** Data for this exercise follows **

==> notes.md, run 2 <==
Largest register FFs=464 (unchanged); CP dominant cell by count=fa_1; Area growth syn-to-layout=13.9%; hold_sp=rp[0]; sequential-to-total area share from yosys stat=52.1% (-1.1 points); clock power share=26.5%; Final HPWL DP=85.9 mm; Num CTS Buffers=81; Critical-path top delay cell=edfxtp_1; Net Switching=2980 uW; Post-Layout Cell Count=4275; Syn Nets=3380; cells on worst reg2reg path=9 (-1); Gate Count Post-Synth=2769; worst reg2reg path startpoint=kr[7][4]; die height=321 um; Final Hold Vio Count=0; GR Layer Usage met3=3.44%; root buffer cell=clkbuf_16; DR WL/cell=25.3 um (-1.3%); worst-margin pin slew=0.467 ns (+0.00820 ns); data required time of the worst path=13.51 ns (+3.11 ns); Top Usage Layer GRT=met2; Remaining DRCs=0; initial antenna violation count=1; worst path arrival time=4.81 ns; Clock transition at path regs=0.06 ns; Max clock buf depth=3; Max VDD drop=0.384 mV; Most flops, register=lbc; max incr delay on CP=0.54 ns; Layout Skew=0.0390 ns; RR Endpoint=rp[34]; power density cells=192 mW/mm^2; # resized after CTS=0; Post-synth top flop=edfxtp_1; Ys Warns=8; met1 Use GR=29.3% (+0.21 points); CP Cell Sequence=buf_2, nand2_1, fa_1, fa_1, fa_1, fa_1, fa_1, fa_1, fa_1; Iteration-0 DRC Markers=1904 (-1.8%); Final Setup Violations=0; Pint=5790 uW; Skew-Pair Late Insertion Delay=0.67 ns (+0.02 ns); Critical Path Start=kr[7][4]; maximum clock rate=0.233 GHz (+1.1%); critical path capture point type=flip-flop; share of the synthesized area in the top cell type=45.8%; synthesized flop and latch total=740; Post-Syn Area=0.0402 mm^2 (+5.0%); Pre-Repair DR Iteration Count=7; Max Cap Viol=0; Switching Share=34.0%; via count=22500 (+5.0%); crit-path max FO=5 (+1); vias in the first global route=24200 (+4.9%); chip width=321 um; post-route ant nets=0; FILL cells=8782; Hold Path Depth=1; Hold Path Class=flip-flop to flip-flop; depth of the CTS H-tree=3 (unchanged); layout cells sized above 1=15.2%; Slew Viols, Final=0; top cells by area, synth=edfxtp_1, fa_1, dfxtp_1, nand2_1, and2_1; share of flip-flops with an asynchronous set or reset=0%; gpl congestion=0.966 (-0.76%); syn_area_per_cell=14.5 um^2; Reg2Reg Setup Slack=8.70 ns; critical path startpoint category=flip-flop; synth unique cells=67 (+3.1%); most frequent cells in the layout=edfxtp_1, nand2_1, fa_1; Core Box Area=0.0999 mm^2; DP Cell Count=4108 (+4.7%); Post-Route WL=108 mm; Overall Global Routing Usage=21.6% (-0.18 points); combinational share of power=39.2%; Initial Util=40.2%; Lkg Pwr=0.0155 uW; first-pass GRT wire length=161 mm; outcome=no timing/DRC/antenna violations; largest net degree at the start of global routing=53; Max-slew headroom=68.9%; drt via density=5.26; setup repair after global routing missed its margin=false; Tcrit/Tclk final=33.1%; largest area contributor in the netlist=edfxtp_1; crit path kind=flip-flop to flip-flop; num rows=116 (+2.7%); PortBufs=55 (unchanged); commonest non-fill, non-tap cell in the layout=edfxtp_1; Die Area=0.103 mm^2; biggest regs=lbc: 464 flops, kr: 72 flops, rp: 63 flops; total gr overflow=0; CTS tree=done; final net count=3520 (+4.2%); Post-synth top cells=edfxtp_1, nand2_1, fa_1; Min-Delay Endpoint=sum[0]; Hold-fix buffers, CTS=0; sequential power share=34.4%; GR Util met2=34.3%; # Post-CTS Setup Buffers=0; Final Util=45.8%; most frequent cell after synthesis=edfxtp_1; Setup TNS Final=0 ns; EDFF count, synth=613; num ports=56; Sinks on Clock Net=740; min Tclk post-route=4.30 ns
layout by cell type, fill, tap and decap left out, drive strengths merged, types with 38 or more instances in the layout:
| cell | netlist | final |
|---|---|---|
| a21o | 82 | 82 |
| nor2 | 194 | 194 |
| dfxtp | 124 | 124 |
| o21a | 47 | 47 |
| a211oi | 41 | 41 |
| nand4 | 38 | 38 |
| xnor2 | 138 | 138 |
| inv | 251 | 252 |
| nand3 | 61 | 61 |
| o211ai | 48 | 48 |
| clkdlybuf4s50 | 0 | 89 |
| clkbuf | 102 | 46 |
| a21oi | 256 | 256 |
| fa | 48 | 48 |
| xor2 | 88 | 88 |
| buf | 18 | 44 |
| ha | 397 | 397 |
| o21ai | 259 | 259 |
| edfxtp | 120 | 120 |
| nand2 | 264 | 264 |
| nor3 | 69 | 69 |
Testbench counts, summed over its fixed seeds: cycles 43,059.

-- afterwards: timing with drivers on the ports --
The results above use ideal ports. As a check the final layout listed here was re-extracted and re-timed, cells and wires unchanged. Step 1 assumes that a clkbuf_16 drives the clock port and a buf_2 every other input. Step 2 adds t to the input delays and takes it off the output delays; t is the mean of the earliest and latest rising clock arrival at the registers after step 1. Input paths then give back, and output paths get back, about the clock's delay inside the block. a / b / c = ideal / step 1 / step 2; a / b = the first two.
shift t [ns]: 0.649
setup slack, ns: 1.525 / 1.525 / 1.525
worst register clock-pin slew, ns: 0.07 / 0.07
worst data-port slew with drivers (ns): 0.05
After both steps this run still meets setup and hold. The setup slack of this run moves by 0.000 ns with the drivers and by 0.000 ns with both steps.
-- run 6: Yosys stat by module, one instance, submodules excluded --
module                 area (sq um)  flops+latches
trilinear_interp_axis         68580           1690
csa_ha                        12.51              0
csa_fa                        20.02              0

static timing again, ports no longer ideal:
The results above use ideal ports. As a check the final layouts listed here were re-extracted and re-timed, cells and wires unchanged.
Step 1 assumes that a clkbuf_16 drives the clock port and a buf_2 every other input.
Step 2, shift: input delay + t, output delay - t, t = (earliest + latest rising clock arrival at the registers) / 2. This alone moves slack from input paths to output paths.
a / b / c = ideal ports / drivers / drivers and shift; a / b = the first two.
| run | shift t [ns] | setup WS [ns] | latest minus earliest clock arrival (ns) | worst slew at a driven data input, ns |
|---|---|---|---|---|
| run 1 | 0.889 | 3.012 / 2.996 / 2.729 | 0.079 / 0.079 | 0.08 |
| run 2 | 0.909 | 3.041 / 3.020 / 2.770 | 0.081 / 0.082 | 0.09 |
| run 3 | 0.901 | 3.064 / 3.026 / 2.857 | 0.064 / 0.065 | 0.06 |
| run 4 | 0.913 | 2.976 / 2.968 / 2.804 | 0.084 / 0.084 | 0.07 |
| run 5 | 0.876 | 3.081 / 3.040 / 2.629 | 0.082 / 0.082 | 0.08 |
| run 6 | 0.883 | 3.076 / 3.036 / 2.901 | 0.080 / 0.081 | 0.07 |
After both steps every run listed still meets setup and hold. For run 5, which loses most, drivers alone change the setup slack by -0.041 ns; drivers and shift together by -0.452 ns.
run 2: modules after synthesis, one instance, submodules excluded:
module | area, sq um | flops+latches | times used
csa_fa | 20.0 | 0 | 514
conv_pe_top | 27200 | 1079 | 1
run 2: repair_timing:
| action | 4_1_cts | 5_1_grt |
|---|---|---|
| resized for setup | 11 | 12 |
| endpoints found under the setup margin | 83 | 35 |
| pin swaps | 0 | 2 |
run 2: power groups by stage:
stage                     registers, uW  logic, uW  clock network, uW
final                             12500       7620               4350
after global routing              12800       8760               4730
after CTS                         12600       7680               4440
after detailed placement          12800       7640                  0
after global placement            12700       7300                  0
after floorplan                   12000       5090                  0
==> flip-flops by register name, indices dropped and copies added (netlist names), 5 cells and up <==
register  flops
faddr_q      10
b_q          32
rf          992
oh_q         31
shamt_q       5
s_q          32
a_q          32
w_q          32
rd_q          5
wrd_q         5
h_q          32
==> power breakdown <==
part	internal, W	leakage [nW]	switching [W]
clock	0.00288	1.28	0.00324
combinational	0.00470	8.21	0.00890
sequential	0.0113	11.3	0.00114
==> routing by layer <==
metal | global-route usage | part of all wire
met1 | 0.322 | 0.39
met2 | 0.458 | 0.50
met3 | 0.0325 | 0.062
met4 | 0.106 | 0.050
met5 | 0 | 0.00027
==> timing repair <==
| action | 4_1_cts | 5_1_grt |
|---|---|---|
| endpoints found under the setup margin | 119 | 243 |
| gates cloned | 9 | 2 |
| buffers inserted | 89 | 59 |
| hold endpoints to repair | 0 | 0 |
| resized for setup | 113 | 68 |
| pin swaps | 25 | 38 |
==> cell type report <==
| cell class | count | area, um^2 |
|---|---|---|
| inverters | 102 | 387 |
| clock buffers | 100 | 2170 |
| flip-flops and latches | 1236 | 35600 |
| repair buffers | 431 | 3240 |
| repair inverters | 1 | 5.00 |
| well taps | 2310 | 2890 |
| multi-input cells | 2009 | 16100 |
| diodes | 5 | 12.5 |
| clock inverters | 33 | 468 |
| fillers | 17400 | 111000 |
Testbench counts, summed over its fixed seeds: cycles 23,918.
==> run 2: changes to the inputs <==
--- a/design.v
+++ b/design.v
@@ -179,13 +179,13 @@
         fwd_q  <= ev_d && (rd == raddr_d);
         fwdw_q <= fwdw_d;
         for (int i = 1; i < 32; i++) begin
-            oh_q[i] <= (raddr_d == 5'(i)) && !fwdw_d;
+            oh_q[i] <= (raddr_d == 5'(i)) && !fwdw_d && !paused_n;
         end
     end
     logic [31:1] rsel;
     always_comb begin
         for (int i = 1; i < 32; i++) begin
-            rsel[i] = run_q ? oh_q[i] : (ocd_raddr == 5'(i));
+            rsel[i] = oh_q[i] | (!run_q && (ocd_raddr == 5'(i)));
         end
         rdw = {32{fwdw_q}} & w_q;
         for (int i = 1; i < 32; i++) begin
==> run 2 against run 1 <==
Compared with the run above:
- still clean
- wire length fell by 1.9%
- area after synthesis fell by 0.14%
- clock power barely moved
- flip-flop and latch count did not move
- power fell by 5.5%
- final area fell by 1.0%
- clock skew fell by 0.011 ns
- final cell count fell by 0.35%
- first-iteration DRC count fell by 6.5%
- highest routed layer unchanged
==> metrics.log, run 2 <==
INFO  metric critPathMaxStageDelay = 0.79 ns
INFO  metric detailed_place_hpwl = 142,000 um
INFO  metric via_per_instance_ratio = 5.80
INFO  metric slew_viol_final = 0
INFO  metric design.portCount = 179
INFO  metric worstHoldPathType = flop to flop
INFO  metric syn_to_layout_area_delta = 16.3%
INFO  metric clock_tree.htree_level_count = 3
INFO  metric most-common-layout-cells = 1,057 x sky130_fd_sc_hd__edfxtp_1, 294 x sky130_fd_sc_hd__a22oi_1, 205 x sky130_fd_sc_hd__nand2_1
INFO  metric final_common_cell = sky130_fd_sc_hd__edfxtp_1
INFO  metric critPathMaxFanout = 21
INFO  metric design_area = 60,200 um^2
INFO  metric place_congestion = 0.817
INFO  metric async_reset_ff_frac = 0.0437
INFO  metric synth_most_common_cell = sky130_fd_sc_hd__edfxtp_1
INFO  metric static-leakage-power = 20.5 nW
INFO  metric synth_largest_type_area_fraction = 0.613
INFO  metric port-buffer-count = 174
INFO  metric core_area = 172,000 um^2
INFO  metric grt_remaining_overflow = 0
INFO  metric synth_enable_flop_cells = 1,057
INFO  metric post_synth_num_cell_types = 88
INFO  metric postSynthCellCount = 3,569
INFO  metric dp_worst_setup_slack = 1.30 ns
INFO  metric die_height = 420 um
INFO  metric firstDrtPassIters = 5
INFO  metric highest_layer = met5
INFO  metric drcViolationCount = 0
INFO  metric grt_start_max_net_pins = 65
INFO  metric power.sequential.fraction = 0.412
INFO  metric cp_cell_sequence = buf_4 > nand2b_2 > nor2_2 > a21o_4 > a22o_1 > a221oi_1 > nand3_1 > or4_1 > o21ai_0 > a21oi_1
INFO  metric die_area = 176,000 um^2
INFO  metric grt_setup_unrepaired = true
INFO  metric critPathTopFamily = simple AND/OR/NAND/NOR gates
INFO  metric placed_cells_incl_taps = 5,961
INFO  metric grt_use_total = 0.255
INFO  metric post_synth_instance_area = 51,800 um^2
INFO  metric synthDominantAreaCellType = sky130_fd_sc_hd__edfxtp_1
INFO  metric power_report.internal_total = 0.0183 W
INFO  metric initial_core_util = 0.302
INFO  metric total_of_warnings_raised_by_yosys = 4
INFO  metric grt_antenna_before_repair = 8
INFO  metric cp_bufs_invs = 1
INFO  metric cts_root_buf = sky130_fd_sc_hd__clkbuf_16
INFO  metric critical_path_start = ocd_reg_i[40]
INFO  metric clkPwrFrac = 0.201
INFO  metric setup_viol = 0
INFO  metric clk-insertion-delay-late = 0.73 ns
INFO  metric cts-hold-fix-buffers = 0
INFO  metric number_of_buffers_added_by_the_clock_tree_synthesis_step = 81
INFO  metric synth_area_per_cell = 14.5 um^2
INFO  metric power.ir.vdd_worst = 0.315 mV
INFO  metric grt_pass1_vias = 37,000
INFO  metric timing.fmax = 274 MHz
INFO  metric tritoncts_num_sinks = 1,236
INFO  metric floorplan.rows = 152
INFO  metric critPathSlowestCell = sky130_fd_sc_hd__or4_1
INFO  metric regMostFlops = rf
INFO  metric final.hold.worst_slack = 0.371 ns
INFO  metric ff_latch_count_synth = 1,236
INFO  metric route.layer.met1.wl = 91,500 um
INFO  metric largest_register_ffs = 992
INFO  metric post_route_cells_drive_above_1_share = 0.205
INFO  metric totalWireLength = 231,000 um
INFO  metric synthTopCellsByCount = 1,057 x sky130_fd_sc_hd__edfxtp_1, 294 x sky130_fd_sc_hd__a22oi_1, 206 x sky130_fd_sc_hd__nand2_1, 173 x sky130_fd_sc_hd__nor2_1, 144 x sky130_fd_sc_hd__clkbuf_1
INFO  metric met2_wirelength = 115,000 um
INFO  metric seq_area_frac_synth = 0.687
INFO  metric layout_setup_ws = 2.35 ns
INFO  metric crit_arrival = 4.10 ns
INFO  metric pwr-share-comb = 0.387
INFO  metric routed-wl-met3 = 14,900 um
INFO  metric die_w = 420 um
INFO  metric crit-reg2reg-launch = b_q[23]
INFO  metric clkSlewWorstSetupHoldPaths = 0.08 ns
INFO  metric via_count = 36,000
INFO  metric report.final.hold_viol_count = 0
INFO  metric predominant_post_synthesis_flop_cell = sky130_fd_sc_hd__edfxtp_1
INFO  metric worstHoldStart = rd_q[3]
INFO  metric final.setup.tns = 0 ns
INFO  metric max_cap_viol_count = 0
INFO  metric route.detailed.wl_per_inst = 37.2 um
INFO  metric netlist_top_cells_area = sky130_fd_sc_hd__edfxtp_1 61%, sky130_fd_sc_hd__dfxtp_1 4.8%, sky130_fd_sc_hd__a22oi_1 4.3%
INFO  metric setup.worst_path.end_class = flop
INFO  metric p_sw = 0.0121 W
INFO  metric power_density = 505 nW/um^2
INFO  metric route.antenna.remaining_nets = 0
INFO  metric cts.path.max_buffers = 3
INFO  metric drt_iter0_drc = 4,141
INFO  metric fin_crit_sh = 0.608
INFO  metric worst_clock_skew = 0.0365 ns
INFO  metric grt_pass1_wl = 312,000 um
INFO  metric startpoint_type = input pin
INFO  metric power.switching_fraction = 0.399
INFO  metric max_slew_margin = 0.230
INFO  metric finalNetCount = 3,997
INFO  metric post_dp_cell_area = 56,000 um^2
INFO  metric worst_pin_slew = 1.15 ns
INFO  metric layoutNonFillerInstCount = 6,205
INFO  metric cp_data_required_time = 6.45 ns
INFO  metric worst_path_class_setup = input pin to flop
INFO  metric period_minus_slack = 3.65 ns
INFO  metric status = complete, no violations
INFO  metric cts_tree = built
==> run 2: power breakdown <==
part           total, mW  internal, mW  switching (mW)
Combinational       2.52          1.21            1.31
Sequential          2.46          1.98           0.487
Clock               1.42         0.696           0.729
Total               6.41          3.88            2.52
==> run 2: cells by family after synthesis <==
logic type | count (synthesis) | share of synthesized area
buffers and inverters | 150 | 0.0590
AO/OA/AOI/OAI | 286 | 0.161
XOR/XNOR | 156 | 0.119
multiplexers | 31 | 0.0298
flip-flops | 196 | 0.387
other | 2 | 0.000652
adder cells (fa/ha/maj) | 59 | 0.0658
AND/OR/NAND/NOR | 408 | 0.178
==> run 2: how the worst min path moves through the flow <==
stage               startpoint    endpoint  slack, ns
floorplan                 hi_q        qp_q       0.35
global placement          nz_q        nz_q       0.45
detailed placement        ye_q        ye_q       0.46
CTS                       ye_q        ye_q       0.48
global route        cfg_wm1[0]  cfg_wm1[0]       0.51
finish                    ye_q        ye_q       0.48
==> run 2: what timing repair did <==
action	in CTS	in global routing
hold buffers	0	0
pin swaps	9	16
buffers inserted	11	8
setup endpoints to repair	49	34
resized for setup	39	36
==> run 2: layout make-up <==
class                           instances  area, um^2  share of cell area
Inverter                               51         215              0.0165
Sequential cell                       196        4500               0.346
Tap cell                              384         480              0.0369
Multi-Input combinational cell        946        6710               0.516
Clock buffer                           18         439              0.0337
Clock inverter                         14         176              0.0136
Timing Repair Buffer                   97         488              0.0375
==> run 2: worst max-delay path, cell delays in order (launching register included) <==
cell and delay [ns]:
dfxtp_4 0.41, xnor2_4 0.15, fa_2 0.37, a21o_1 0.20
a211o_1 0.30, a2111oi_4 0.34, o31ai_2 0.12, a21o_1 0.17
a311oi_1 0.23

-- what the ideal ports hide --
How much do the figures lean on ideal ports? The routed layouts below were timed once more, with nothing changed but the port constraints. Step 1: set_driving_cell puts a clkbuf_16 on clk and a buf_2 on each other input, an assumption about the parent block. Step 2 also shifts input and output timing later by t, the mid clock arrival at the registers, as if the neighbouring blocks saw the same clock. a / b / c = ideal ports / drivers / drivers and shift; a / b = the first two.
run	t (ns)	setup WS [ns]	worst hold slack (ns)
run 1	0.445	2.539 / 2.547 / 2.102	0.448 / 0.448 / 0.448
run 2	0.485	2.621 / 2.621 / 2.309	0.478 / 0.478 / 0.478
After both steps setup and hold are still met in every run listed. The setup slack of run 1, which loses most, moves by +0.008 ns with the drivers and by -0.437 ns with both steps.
This design comes from an exercise in tuning for small area on the open sky130 flow, not from production work. Function was checked by simulation only, so behaviour that the tests miss may differ from the original. Power is estimated from default activity; no workload was simulated.

## tundra
// store_issue_top
module store_issue_top (
  input  logic                        clk,
  input  logic                        rst,
  input  logic                        bus_hold,
  input  logic                        miss_hold,
  input  logic                        miss_pause,
  input  logic                        insert_data,
  input  logic                        req0_en,
  input  store_issue_pkg::line_addr_t req0_line,
  input  store_issue_pkg::offset_t    req0_offset,
  input  store_issue_pkg::size_t      req0_size,
  input  store_issue_pkg::data_t      req0_data,
  input  logic                        req1_en,
  input  store_issue_pkg::line_addr_t req1_line,
  input  store_issue_pkg::offset_t    req1_offset,
  input  store_issue_pkg::size_t      req1_size,
  input  store_issue_pkg::data_t      req1_data,
  output logic                        busy,
  output logic                        st0_en,
  output store_issue_pkg::line_addr_t st0_line,
  output store_issue_pkg::bank_t      st0_bank_begin,
  output store_issue_pkg::bank_t      st0_bank_end,
  output store_issue_pkg::ben_t       st0_ben_begin,
  output store_issue_pkg::ben_t       st0_ben_end,
  output store_issue_pkg::data_t      st0_data,
  output logic                        st1_en,
  output store_issue_pkg::line_addr_t st1_line,
  output store_issue_pkg::bank_t      st1_bank_begin,
  output store_issue_pkg::bank_t      st1_bank_end,
  output store_issue_pkg::ben_t       st1_ben_begin,
  output store_issue_pkg::ben_t       st1_ben_end,
  output store_issue_pkg::data_t      st1_data
);
==> flow/config.mk <==
export PLATFORM = sky130hd
export DESIGN_NAME = store_issue_top
export DESIGN_NICKNAME = store_issue_top
export VERILOG_FILES = /design/flow/design.v
export SDC_FILE = /design/flow/constraint.sdc
export NUM_CORES = 4
export LEC_CHECK = 0
export CAP_MARGIN = 20
export CORE_MARGIN = 2
export CORE_UTILIZATION = 35
export SLEW_MARGIN = 20
export SYNTH_HIERARCHICAL = 1
==> flow/constraint.sdc <==
create_clock -name core_clock -period 8.0 [get_ports {clk}]
set_input_delay 1.6000 -clock core_clock [delete_from_list [all_inputs] [get_ports {clk}]]
set_output_delay 1.6000 -clock core_clock [all_outputs]
set_load 0.01 [all_outputs]
standard.sh (not shown) runs the stock make flow with config.mk's settings and CLKGATE_MAP_FILE= SYNTH_SCRIPT=/design/flow/synth_recipe.tcl, a recipe that flattens the netlist after the stock synthesis.
==> flow/flow/run.sh <==
#!/bin/bash
# Standard ORFS layout with two changes: port buffers use the smallest buffer
# cell, and clock tree synthesis adds no dummy loads.
set -euo pipefail
bash standard.sh \
  "BUFFER_PORTS_ARGS=-buffer_cell sky130_fd_sc_hd__buf_1" \
  "CTS_ARGS=-sink_clustering_enable -repair_clock_nets -dont_use_dummy_load -buf_list sky130_fd_sc_hd__clkbuf_4 -sink_clustering_size 14 -sink_clustering_max_diameter 30" \
  finish > flow_make.log 2>&1
--- input diff tundra..delta ---
- CORE_UTILIZATION now 20, was 35
==> flow/flow/run.sh <==
#!/bin/bash
# Standard ORFS layout with two changes: port buffers use the smallest buffer
# cell, and clock tree synthesis adds no dummy loads.
set -euo pipefail
bash standard.sh \
  "BUFFER_PORTS_ARGS=-buffer_cell sky130_fd_sc_hd__buf_1" \
  "CTS_ARGS=-sink_clustering_enable -repair_clock_nets -dont_use_dummy_load -buf_list sky130_fd_sc_hd__clkbuf_4" \
  finish > flow_make.log 2>&1
## What came out
Against tundra, delta comes in 540 higher on post-route non-filler standard cell count.
Compared with tundra, in delta shortest period the worst path allows saw an increase; post-layout total power rose by 5.1%; relative contribution of the clock network to total power saw an increase; routed length on met2 now sits higher.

** End of Data for this exercise **

• _Work task_: Give back exactly the lines above, from the line containing "how the worst" through the line containing "-- what the", with both end lines and nothing more.

• _Solution for this exercise_:
==> run 2: how the worst min path moves through the flow <==
stage               startpoint    endpoint  slack, ns
floorplan                 hi_q        qp_q       0.35
global placement          nz_q        nz_q       0.45
detailed placement        ye_q        ye_q       0.46
CTS                       ye_q        ye_q       0.48
global route        cfg_wm1[0]  cfg_wm1[0]       0.51
finish                    ye_q        ye_q       0.48
==> run 2: what timing repair did <==
action	in CTS	in global routing
hold buffers	0	0
pin swaps	9	16
buffers inserted	11	8
setup endpoints to repair	49	34
resized for setup	39	36
==> run 2: layout make-up <==
class                           instances  area, um^2  share of cell area
Inverter                               51         215              0.0165
Sequential cell                       196        4500               0.346
Tap cell                              384         480              0.0369
Multi-Input combinational cell        946        6710               0.516
Clock buffer                           18         439              0.0337
Clock inverter                         14         176              0.0136
Timing Repair Buffer                   97         488              0.0375
==> run 2: worst max-delay path, cell delays in order (launching register included) <==
cell and delay [ns]:
dfxtp_4 0.41, xnor2_4 0.15, fa_2 0.37, a21o_1 0.20
a211o_1 0.30, a2111oi_4 0.34, o31ai_2 0.12, a21o_1 0.17
a311oi_1 0.23

-- what the ideal ports hide --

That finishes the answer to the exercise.